April 1, 2020 NaPoWriMo?

It’s been over 25 years since I last wrote a poem, and that might be for the best. But I like the idea of producing 30 single sitting pieces (Poems with Legs as my friend Gillian Devereux is calling them). Here is the today’s.

April 1st: The Rains

The first day of the rains, we cancelled our brunch plans. We brewed coffee at home and returned to bed. Talked about when we used to get Sunday papers and read tweets out loud. We were warm and dry, just as we’d been for most of our lives, and expected we’d continue to be. We made pasta pomodoro for dinner, and we had no regrets, we’d see our friends next weekend.

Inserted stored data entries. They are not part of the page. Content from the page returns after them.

File: config.mk
export PLATFORM = sky130hd
export DESIGN_NAME = fios_mm_stream_ctrl
export DESIGN_NICKNAME = d
export VERILOG_FILES = /design/src/rtl/fios_mm_stream_ctrl.sv
export SDC_FILE = /design/constraint.sdc
export NUM_CORES = 1
export LEC_CHECK = 0
export CAP_MARGIN = 40
export CORE_ASPECT_RATIO = 1.5
export CORE_MARGIN = 2
export CORE_UTILIZATION = 45
export DETAILED_ROUTE_END_ITERATION = 16
export PLACE_DENSITY = 0.65
export SETUP_SLACK_MARGIN = 0.2
export SYNTH_ARGS = -nofsm -noshare
export SYNTH_HDL_FRONTEND = slang
export SYNTH_SLANG_ARGS = --single-unit
File: constraint.sdc
create_clock -name clock_i -period 5 [get_ports clock_i]
set_input_delay 0.75 -clock clock_i [delete_from_list [all_inputs] [get_ports clock_i]]
set_output_delay 0.75 -clock clock_i [all_outputs]
set_load 0.02 [all_outputs]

It wasn’t strange that it kept raining. Who wants a sunny Monday anyway? We talked about it on the subway, drawn together by shared adversity. Buckets, cats and dogs, men, hallelujah. We ordered in lunch at work, and tipped well, outsourcing our discomfort. We had one drink at the bar. The rain might stop. What if the difference between wet and dry was just one drink?

By Wednesday, some streets were flooded. Those of us who could, stayed home. The rest worked half days until the governor announced that people should stay home. People exited in an orderly fashion, but still one person drowned on Central Ave.

Then it was just Maggie and me. We played board games, we sang duets, we made a fort, dividing our small space into ever smaller spaces. We both cooked our specialties, hers learned from her mom, mine from a stint as a short order cook. We learned the dances from Grease, and Dirty Dancing. We read the pile of New Yorkers. We circled events in the Goings on About Town section that we’d go to if we lived in New York, if they hadn’t happened over a year ago, if there were still events.

At first, we’d look out the windows at the grey and the rain. Sometimes, we’d see people outside, wearing the traditional yellow raincoat. We’d wonder where they got the rubber hip boots that allowed them to brave the flooding streets. Did they just order them, or were they prepared, always waiting for this moment? Then the water became too deep. We didn’t see anyone for days. Then a single kayak. We turned ours gazes inside.

“There’s nobody I’d rather be marooned with than you,” I said.

“Not Brooke Shields? Not Tom Hanks? Not Ginger and/or Mary-Anne?”

“Not all the tea in China.”

“Not all the other fish in the sea?”

“You’re the only fish for me.”

She knit. I played video games. We slept together, but slowly grew out of sync. She fell asleep early while I read. Then I’d nap in the early afternoon. Sometimes, I’d awake and she’d be taking a bath. I’d knock, and she’d say wait a minute, but it was never a minute. The apartment always felt damp to me. There was a leak in the kitchen. Condensation formed on all the windows. My showers kept getting shorter, there was enough water in my life. But Maggie would soak in the cooling water.

I washed the dishes. I swept the floor. I fixed the wobbly leg on the coffee table. She soaked. I sang songs sitting with my back at the door. She soaked. I washed the towels. Kept them in the dryer so they’d be so warm and fluffy when she emerged. I fell asleep.

I awoke to an empty bathroom. An open window. The rain had stopped, but it was too late. There was only the sea.